[DRAFT] Add basic test for GQA (fusion)#2142
Conversation
❌ 7 Tests Failed:
View the top 3 failed test(s) by shortest run time
To view more test analytics, go to the Test Analytics Dashboard |
Before discussing where to put this, let me explain why I created this. I have a GQA fusion implementation, which successfully replaces a subgraph with GQA ... but it produces a different output (with and without the fusion). It is very complicated pattern, and it was not clear what exactly was wrong.
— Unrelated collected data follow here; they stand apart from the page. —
## src/rtl/mem_port_arbiter_pkg.sv

```systemverilog
// Shared types and defaults for the single-port memory arbiter.
// Imported by the interface, the latency counter and the top.
package mem_port_arbiter_pkg;

  localparam int ARB_ADDR_W  = 16;
  localparam int ARB_DATA_W  = 16;
  localparam int ARB_MEM_LAT = 2;
  localparam int ARB_CNT_W   = 3;

  typedef enum logic [1:0] {
    IDLE,
    BUSY_IF,
    BUSY_DM,
    DONE
  } arb_state_e;

endpackage

```

## src/rtl/mem_port_arbiter_if.sv

```systemverilog
// Fetch, data and memory-side bundle of the arbiter.
// master = requesters and memory, slave = arbiter.
interface mem_port_arbiter_if
  import mem_port_arbiter_pkg::*;
#(
  parameter int ADDR_WIDTH = ARB_ADDR_W,
  parameter int DATA_WIDTH = ARB_DATA_W
) ();

  logic                  if_req;
  logic [ADDR_WIDTH-1:0] if_addr;
  logic                  if_cancel;
  logic                  if_ack;
  logic [DATA_WIDTH-1:0] if_rdata;

  logic                  dm_req;
  logic                  dm_we;
  logic [ADDR_WIDTH-1:0] dm_addr;
  logic [DATA_WIDTH-1:0] dm_wdata;
  logic                  dm_ack;
  logic [DATA_WIDTH-1:0] dm_rdata;

  logic                  mem_en;
  logic                  mem_we;
  logic [ADDR_WIDTH-1:0] mem_addr;
  logic [DATA_WIDTH-1:0] mem_wdata;
  logic [DATA_WIDTH-1:0] mem_rdata;

  logic                  stop;

  modport master (
    output if_req, if_addr, if_cancel,
    output dm_req, dm_we, dm_addr, dm_wdata,
    output mem_rdata,
    input  if_ack, if_rdata,
    input  dm_ack, dm_rdata,
    input  mem_en, mem_we, mem_addr, mem_wdata,
    input  stop
  );

  modport slave (
    input  if_req, if_addr, if_cancel,
    input  dm_req, dm_we, dm_addr, dm_wdata,
    input  mem_rdata,
    output if_ack, if_rdata,
    output dm_ack, dm_rdata,
    output mem_en, mem_we, mem_addr, mem_wdata,
    output stop
  );

endinterface

```

## src/rtl/mem_port_arbiter_lat_counter.sv

```systemverilog
// Memory latency counter: cleared at grant, counts BUSY cycles,
// flags done once it reaches MEM_LAT and then holds.
module arb_lat_counter
  import mem_port_arbiter_pkg::*;
#(
  parameter int MEM_LAT = ARB_MEM_LAT
) (
  input  logic clk,
  input  logic rst,
  input  logic clr_i,
  input  logic en_i,
  output logic done_o
);

  logic [ARB_CNT_W-1:0] cnt_q;
  logic [ARB_CNT_W-1:0] cnt_d;

  assign done_o = (cnt_q == ARB_CNT_W'(MEM_LAT));

  always_comb begin
    cnt_d = cnt_q;
    if (clr_i)
      cnt_d = '0;
    else if (en_i && !done_o)
      cnt_d = cnt_q + ARB_CNT_W'(1);
  end

  always_ff @(posedge clk or posedge rst) begin
    if (rst) cnt_q <= '0;
    else     cnt_q <= cnt_d;
  end

endmodule

```

## src/rtl/mem_port_arbiter.sv

```systemverilog
// Arbitrates fetch and MEM-stage requests onto one memory port,
// DM-first with alternation when both keep requesting.
module mem_port_arbiter
  import mem_port_arbiter_pkg::*;
#(
  parameter int ADDR_WIDTH = ARB_ADDR_W,
  parameter int DATA_WIDTH = ARB_DATA_W,
  parameter int MEM_LAT    = ARB_MEM_LAT
) (
  input logic               clk,
  input logic               rst,
  mem_port_arbiter_if.slave bus
);

  arb_state_e            state_q;
  logic                  last_dm_q;
  logic                  cancel_q;
  logic                  we_q;
  logic                  mem_en_q;
  logic                  mem_we_q;
  logic                  if_ack_q;
  logic                  dm_ack_q;
  logic [ADDR_WIDTH-1:0] addr_q;
  logic [DATA_WIDTH-1:0] wdata_q;
  logic [DATA_WIDTH-1:0] if_rdata_q;
  logic [DATA_WIDTH-1:0] dm_rdata_q;

  logic pick_dm;
  logic pick_if;
  logic grant;
  logic busy;
  logic if_kill;
  logic lat_done;
  logic if_ack_w;

  assign pick_dm = bus.dm_req & ~(bus.if_req & last_dm_q);
  assign pick_if = bus.if_req & ~pick_dm;
  assign grant   = (state_q == IDLE) & (pick_dm | pick_if);
  assign busy    = (state_q == BUSY_IF) | (state_q == BUSY_DM);
  assign if_kill = cancel_q | bus.if_cancel;

  arb_lat_counter #(
    .MEM_LAT (MEM_LAT)
  ) u_lat (
    .clk    (clk),
    .rst    (rst),
    .clr_i  (grant),
    .en_i   (busy),
    .done_o (lat_done)
  );

  always_ff @(posedge clk or posedge rst) begin
    if (rst) begin
      state_q    <= IDLE;
      last_dm_q  <= 1'b0;
      cancel_q   <= 1'b0;
      we_q       <= 1'b0;
      mem_en_q   <= 1'b0;
      mem_we_q   <= 1'b0;
      if_ack_q   <= 1'b0;
      dm_ack_q   <= 1'b0;
      addr_q     <= '0;
      wdata_q    <= '0;
      if_rdata_q <= '0;
      dm_rdata_q <= '0;
    end else begin
      mem_en_q <= 1'b0;
      mem_we_q <= 1'b0;
      if_ack_q <= 1'b0;
      dm_ack_q <= 1'b0;
      unique case (state_q)
        IDLE: begin
          if (grant) begin
            state_q   <= pick_dm ? BUSY_DM : BUSY_IF;
            last_dm_q <= pick_dm;
            addr_q    <= pick_dm ? bus.dm_addr : bus.if_addr;
            wdata_q   <= pick_dm ? bus.dm_wdata : '0;
            we_q      <= pick_dm & bus.dm_we;
            mem_en_q  <= 1'b1;
            mem_we_q  <= pick_dm & bus.dm_we;
          end
        end
        BUSY_IF: begin
          if (bus.if_cancel) cancel_q <= 1'b1;
          if (lat_done) begin
            state_q <= DONE;
            if (!if_kill) begin
              if_ack_q   <= 1'b1;
              if_rdata_q <= bus.mem_rdata;
            end
          end
        end
        BUSY_DM: begin
          if (lat_done) begin
            state_q  <= DONE;
            dm_ack_q <= 1'b1;
            if (!we_q) dm_rdata_q <= bus.mem_rdata;
          end
        end
        DONE: begin
          state_q  <= IDLE;
          cancel_q <= 1'b0;
        end
        default: state_q <= IDLE;
      endcase
    end
  end

  // A redirect landing in the IF ack cycle still kills that ack.
  assign if_ack_w      = if_ack_q & ~bus.if_cancel;

  assign bus.if_ack    = if_ack_w;
  assign bus.if_rdata  = if_rdata_q;
  assign bus.dm_ack    = dm_ack_q;
  assign bus.dm_rdata  = dm_rdata_q;
  assign bus.mem_en    = mem_en_q;
  assign bus.mem_we    = mem_we_q;
  assign bus.mem_addr  = addr_q;
  assign bus.mem_wdata = wdata_q;
  assign bus.stop      = (bus.if_req & ~if_ack_w)
                       | (bus.dm_req & ~dm_ack_q);

endmodule

```

## src/flat_wrapper.sv

```systemverilog
// flat-port wrapper written by rule: the top's interface ports become plain ports
module mem_port_arbiter_flat import mem_port_arbiter_pkg::*;
#(
  parameter int ADDR_WIDTH = ARB_ADDR_W,
  parameter int DATA_WIDTH = ARB_DATA_W,
  parameter int MEM_LAT    = ARB_MEM_LAT
)
  (clk, rst, bus_if_req, bus_if_addr, bus_if_cancel, bus_dm_req, bus_dm_we, bus_dm_addr, bus_dm_wdata, bus_mem_rdata, bus_if_ack, bus_if_rdata, bus_dm_ack, bus_dm_rdata, bus_mem_en, bus_mem_we, bus_mem_addr, bus_mem_wdata, bus_stop);
  mem_port_arbiter_if #(.ADDR_WIDTH(ADDR_WIDTH), .DATA_WIDTH(DATA_WIDTH)) bus_i ();
  input logic clk;
  input logic rst;
  input wire logic [$bits(bus_i.if_req)-1:0] bus_if_req;
  input wire logic [$bits(bus_i.if_addr)-1:0] bus_if_addr;
  input wire logic [$bits(bus_i.if_cancel)-1:0] bus_if_cancel;
  input wire logic [$bits(bus_i.dm_req)-1:0] bus_dm_req;
  input wire logic [$bits(bus_i.dm_we)-1:0] bus_dm_we;
  input wire logic [$bits(bus_i.dm_addr)-1:0] bus_dm_addr;
  input wire logic [$bits(bus_i.dm_wdata)-1:0] bus_dm_wdata;
  input wire logic [$bits(bus_i.mem_rdata)-1:0] bus_mem_rdata;
  output wire logic [$bits(bus_i.if_ack)-1:0] bus_if_ack;
  output wire logic [$bits(bus_i.if_rdata)-1:0] bus_if_rdata;
  output wire logic [$bits(bus_i.dm_ack)-1:0] bus_dm_ack;
  output wire logic [$bits(bus_i.dm_rdata)-1:0] bus_dm_rdata;
  output wire logic [$bits(bus_i.mem_en)-1:0] bus_mem_en;
  output wire logic [$bits(bus_i.mem_we)-1:0] bus_mem_we;
  output wire logic [$bits(bus_i.mem_addr)-1:0] bus_mem_addr;
  output wire logic [$bits(bus_i.mem_wdata)-1:0] bus_mem_wdata;
  output wire logic [$bits(bus_i.stop)-1:0] bus_stop;
  assign bus_i.if_req = bus_if_req;
  assign bus_i.if_addr = bus_if_addr;
  assign bus_i.if_cancel = bus_if_cancel;
  assign bus_i.dm_req = bus_dm_req;
  assign bus_i.dm_we = bus_dm_we;
  assign bus_i.dm_addr = bus_dm_addr;
  assign bus_i.dm_wdata = bus_dm_wdata;
  assign bus_i.mem_rdata = bus_mem_rdata;
  assign bus_if_ack = bus_i.if_ack;
  assign bus_if_rdata = bus_i.if_rdata;
  assign bus_dm_ack = bus_i.dm_ack;
  assign bus_dm_rdata = bus_i.dm_rdata;
  assign bus_mem_en = bus_i.mem_en;
  assign bus_mem_we = bus_i.mem_we;
  assign bus_mem_addr = bus_i.mem_addr;
  assign bus_mem_wdata = bus_i.mem_wdata;
  assign bus_stop = bus_i.stop;
  mem_port_arbiter #(.ADDR_WIDTH(ADDR_WIDTH), .DATA_WIDTH(DATA_WIDTH), .MEM_LAT(MEM_LAT)) u_core (.clk(clk), .rst(rst), .bus(bus_i));
endmodule
```

## config.mk

```make
export PLATFORM = sky130hd
export DESIGN_NAME = mem_port_arbiter_flat
export DESIGN_NICKNAME = d
export VERILOG_FILES = /design/src/rtl/mem_port_arbiter_pkg.sv /design/src/rtl/mem_port_arbiter_if.sv /design/src/rtl/mem_port_arbiter_lat_counter.sv /design/src/rtl/mem_port_arbiter.sv /design/src/flat_wrapper.sv
export SDC_FILE = /design/constraint.sdc
export NUM_CORES = 1
export LEC_CHECK = 0
export CORE_MARGIN = 1.5
export CORE_UTILIZATION = 38
export DETAILED_ROUTE_END_ITERATION = 6
export HOLD_SLACK_MARGIN = 0.1
export PLACE_DENSITY = 0.74
export SLEW_MARGIN = 20
export SYNTH_ARGS = -nofsm -noshare
export SYNTH_HDL_FRONTEND = slang
export SYNTH_SLANG_ARGS = --single-unit
export TNS_END_PERCENT = 1
```

## constraint.sdc

```tcl
create_clock -name clk -period 2.8 [get_ports clk]
set_input_delay 0.56 -clock clk [delete_from_list [all_inputs] [get_ports clk]]
set_output_delay 0.56 -clock clk [all_outputs]
set_load 0.05 [all_outputs]
```

==> impl_results.md <==
* Status: finished, final reports clean
* TritonCTS Buffers at 9
* Mux cell area share after synthesis at 0.1283
* Fin crit period at 2160 ps
* Post-CTS Setup Bufs at 0
* DRC Markers at 0
* Vias in the first global route at 2,577
* Final worst slack at 639.8 ps
* Worst EP required at 2240 ps
* Num rows at 33
* CP endpoint kind: output pin
* EDFF count, synth at 0
* Largest family of logic cells by synthesized area: compound AO/OA/AOI/OAI gates
* Post-route ant nets at 0
* Slowest stage delay, CP at 540 ps
* Main area contributors after synthesis: dfrtp_1, mux2_2, a21oi_1, a22o_1, mux2_4
* Max Slew Vio Count at 0
* Simple-gate share of the synthesized area at 0.07029
* Area Overhead vs Synth at 53.38%
* Total Wirelength at 7.494 mm
* Setup TNS at 0 ps
* First drt pass iteration count at 4
* CTS tree: yes
* Worst Path Arrival at 1600 ps
* Vias per inst at 4.876
* Worst slack at placement at 638.5 ps
* Full die area at 0.008846 mm^2
* Total GRT Usage at 0.1785
* Placed Instances at 484
* Power Dens Cells at 1378 mW/mm^2
* First-pass GRT wire length at 12.23 mm
* Flop and latch count out of synthesis at 76
* Routing usage on met3 at 0.06715
* Die Ht at 94.06 um
* Pleak at 2.119 nW
* Largest net degree at the start of global routing at 60
* Cell count after synthesis at 250
* Maxcap violations at 0
* CP Launch Type: primary input
* Max Freq at 462.9 MHz
* Worst clock skew at 11.26 ps
* Met1 usage in global routing at 0.2211
* Finished Core Util at 0.5941
* Met2 usage at 0.2850
* Antenna violations before repair at 0
* CP delay by family, top: buffers and inverters
* FFs w/ async S/R, synth at 1.000
* Longest Clk Path Bufs at 2
* Total grt overflow at 0
* Post-Synth XOR/XNOR Area at 0
* Clock Sinks at 76
* Worst Path Buf+Inv at 3
* Reg clk slew, reported paths at 80 ps
* Syn Std Cell Area at 0.003151 mm^2
* Post-CTS Hold Buffers at 0
* Worst hold path type: primary input to async pin
* Critical-path cell list: clkdlybuf4s50_1 > inv_1 > o22ai_1 > buf_12
* PortBufs at 138
* Horiz. Die Dim at 94.06 um
* WL/cell at 15.02 um
* Reg area at 0.001902 mm^2
* Total core area at 0.008134 mm^2
* Worst vdd ir at 0.0009135 V
* RSZ-0062 raised after global routing: false
* Htree depth at 3
* Cell taking the most area after synthesis: dfrtp_1
* Final setup violation count at 0
* Unique masters post-synth at 32
* Synthesized area per cell at 12.60 um^2
* Slowest-stage cell, CP: clkdlybuf4s50_1
* Placed wire-length estimate at 5.315 mm
* Hold Fails Final Rpt at 0
* Synthesized Nets at 326
* Sequential element share of the synthesized area at 0.6037
* Slew @ Worst Pin at 597.2 ps
* Post-synthesis compound-gate area fraction at 0.1338
* CP Max Fanout at 4
* Final worst path period share at 0.7715
* Iteration-0 DRC Markers at 57
* Slew margin rel. at 0.6019
* Root Buffer: clkbuf_8
* Layout cells sized above 1 at 0.1523
* Initial Util at 0.3873
* RD Place Congestion at 0.7238
* Routed via count at 2,433
* Ports at 139
* Post-CTS Resized at 0
* Antenna Cells at 0
* Top FF cell, synth: dfrtp_1
* FILL cells at 654
* Area share of fa/ha/maj cells after synthesis at 0.02383
* Fin cells at 499
* Crit path kind: primary input to output pin
* Worst skew pair latency at 340 ps
* Ys Warns at 0
* Yosys top cell area share at 0.6037
* Layer with the highest usage: met2
* Area of the multi-input gates at 0.001126 mm^2
* Nets at 466
* WHS at 486.7 ps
An advantage of a test-case like this one is that I can execute through the "expanded subgraph" and the 'replacement subgraph' using a debugger, stopping at intermediate points, to verify values look the way I think they should look (for example: does the attention mask look like a causal mask, etc.). (All I have to do is call the script-function with the inputs, instead of using its model-proto for an ORT session.) The proof of correctness of a fusion rule comes from a proof of equivalence of code-fragments as captured in this test-case. |
To continue the discussion: once a working fusion rule is in place, this test can be easily turned into a fusion rule (by applying the fusion to the expanded model defined in the test case). |
|
Closing this. Will create an updated PR with GQA fusion added. |
Adds a test to verify equivalence of an expanded graph and GQA operator (which will serve as the basis for a fusion rule).